Tuesday 20 December 2016

Saying goodbye to Lionel Blue

As a young man in my first job, I suffered from the same problem as many my age: I found getting up in the mornings a terrible pain.

I invested in a radio clock. It was tuned to BBC Radio 4 and set to come on at 7:00 if I was feeling virtuous, 7:15 if I was feeling tired, which was more often the case. Either way, I wouldn’t get up but remained in bed, marginally awake, vaguely aware of the Today programme telling more all the latest ghastly happenings around the world. Just as it does still.

It was only at ten to eight that I would finally spring to life. Why? Because that was when ‘Thought for the Day’ came on, the Today programme’s five-minute nod to religion, when someone speaking for one or other of the many faiths, Christian, Muslim, Sikh, Hindu, or any other, gave us a snippet of holy thought designed to inspire and uplift. I found the tone sanctimonious and altogether far to forcedly cheery for the time of day, and from complete inertia I would leap into action and across the room to turn off the radio.

It amazes me still that I was somehow able, day after day, to be up, semi-washed, fully shaved, dressed and on the train to work at 8:12, even though the station was ten minutes walk away. Or, as I frequently discovered, a five-minute run.

Many years later, I found myself doing a great deal of driving for work. That meant listening to a lot of radio and, since I couldn’t be bothered to turn it off for five minutes, that included ‘Thought for the Day’. Little by little I came to appreciate it more: even if the speakers were sometimes immensely irritating for their obviously self-conscious wisdom, the wisdom itself was (occasionally) real.

No one, though, was as enlightening and also entertaining as Rabbi Lionel Blue. Every ‘Thought for the Day’ I heard of his was a joy and often insightful.

Lionel Blue, 1930-2016
He'll be missed
The one that sticks in my mind told two contrasting stories.

Blue was a hospital visitor, taking religious consolation to the sick and dying. Visiting one terminally ill man, he was struck by the attractive woman sitting in a waiting room near his ward. Told that his wife was with the patient, Blue took a seat near her. A little while later, the wife appeared and went up to the woman who had impressed him.

“You can go in now,” she said.

Blue later learned that she was the mistress, and the wife was leaving her a moment to say goodbye to her dying lover.

The other story concerned a funeral he attended in Paris. A wealthy middle class family was burying a son who’d died of Aids. There were many mourners in attendance, but one was conspicuous for his absence: the young man’s gay lover, in whose arms he had died, forbidden by the family from attending the burial.

For Blue, the first instance was a clear breach of all conventional morality, but in his view it was infused with love. The second conformed entirely to standard behaviour but, he felt, was untouched by love.

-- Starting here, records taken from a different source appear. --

==> src/rtl/ftdi_echo_fifo_if.sv <==
// Bundle of the loopback FIFO's handshake, data and status signals.
// The slave side is the echo FIFO; the master side is whatever plays the
// ftdiController user port (the controller glue, or a bench).
interface ftdi_echo_fifo_if #(
  parameter int DEPTH = 16
);
  localparam int LW = $clog2(DEPTH) + 1;

  logic          in_loop_en;
  logic          out_rx_en;
  logic          in_rx_hsk_req;
  logic [7:0]    in_rx_data;
  logic          out_rx_hsk_ack;
  logic          out_tx_hsk_req;
  logic [7:0]    out_tx_data;
  logic          in_tx_hsk_ack;
  logic [LW-1:0] out_level;
  logic          out_empty;
  logic          out_full;
  logic [15:0]   out_byte_count;

  modport slave (
    input  in_loop_en,
    input  in_rx_hsk_req,
    input  in_rx_data,
    input  in_tx_hsk_ack,
    output out_rx_en,
    output out_rx_hsk_ack,
    output out_tx_hsk_req,
    output out_tx_data,
    output out_level,
    output out_empty,
    output out_full,
    output out_byte_count
  );

  modport master (
    output in_loop_en,
    output in_rx_hsk_req,
    output in_rx_data,
    output in_tx_hsk_ack,
    input  out_rx_en,
    input  out_rx_hsk_ack,
    input  out_tx_hsk_req,
    input  out_tx_data,
    input  out_level,
    input  out_empty,
    input  out_full,
    input  out_byte_count
  );
endinterface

He was well-placed to judge, as the first openly gay Rabbi in Britain, and a man who had suffered for his homosexuality as a young man. To my surprise, he once said, my 70s are nicer than my 60s and my 60s than my 50s, and I wouldn't wish my teens and twenties on my enemies.

To Blue, God was present in the first encounter, absent from the second.

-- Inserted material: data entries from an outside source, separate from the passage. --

`config.mk`:
```
export PLATFORM = sky130hd
export DESIGN_NAME = timer_arbiter
export DESIGN_NICKNAME = d
export VERILOG_FILES = /design/src/rtl/timer_arbiter.sv
export SDC_FILE = /design/constraint.sdc
export NUM_CORES = 1
export LEC_CHECK = 0
export CAP_MARGIN = 40
export CORE_ASPECT_RATIO = 0.8
export CORE_UTILIZATION = 44
export DETAILED_ROUTE_END_ITERATION = 16
export PLACE_DENSITY = 0.86
export SLEW_MARGIN = 20
export SYNTH_ARGS = -nofsm -noshare
export SYNTH_HDL_FRONTEND = slang
export SYNTH_SLANG_ARGS = --single-unit
```
`constraint.sdc`:
```
create_clock -name MCLK -period 2.6 [get_ports MCLK]
set_input_delay 0.78 -clock MCLK [delete_from_list [all_inputs] [get_ports MCLK]]
set_output_delay 0.78 -clock MCLK [all_outputs]
set_load 0.01 [all_outputs]
```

That attitude sums up blue. Religion was a matter of love and of consolation, not of blind application of cold, inhumane regulation. It was something human, that spanned religions – he was closely acquainted with Christianity and no stranger to churches – and felt that faith was inherently bound into daily life. As he said:

Praying privately in churches, I began to discover that heaven was my true home and also that it was here and now, woven into this life.

It must be no surprise that a man of such attitudes was as much a friend of laughter as he was of love. He would end every ‘Thought for the Day’ with a joke. 

He died on 19 December, sadly impoverishing the legions of those who favour tolerance and moderation, at a time when we need them more than ever. So, in tribute to him, let me end with a similar joke, though not one I think he told.

A man climbs a hill to commune with God.

“Lord,” he says, “what is a million years to you?”

“A minute,” replies the Lord.

“And how about a million pounds?”

“A penny.”

“Could you give me a penny, Lord?”

“Certainly. In a minute.”


Best wishes to you, Rabbi Blue, and all our gratitude for the gentle kindness you gave us in a life well-lived.

4 comments:

Anonymous said...

I also used to listen to him and consider.

David Beeson said...

Yes. He was always fun. And insightful.

Awoogamuffin said...

Hmm, well church without doctrine just become making it up as you go along (like the rest of us). I think there's a personality type that feels the need for some cold, hard laws that need following, be it at the expense of their loved ones.

David Beeson said...

Lionel Blue and his successors can cater for the rest of us...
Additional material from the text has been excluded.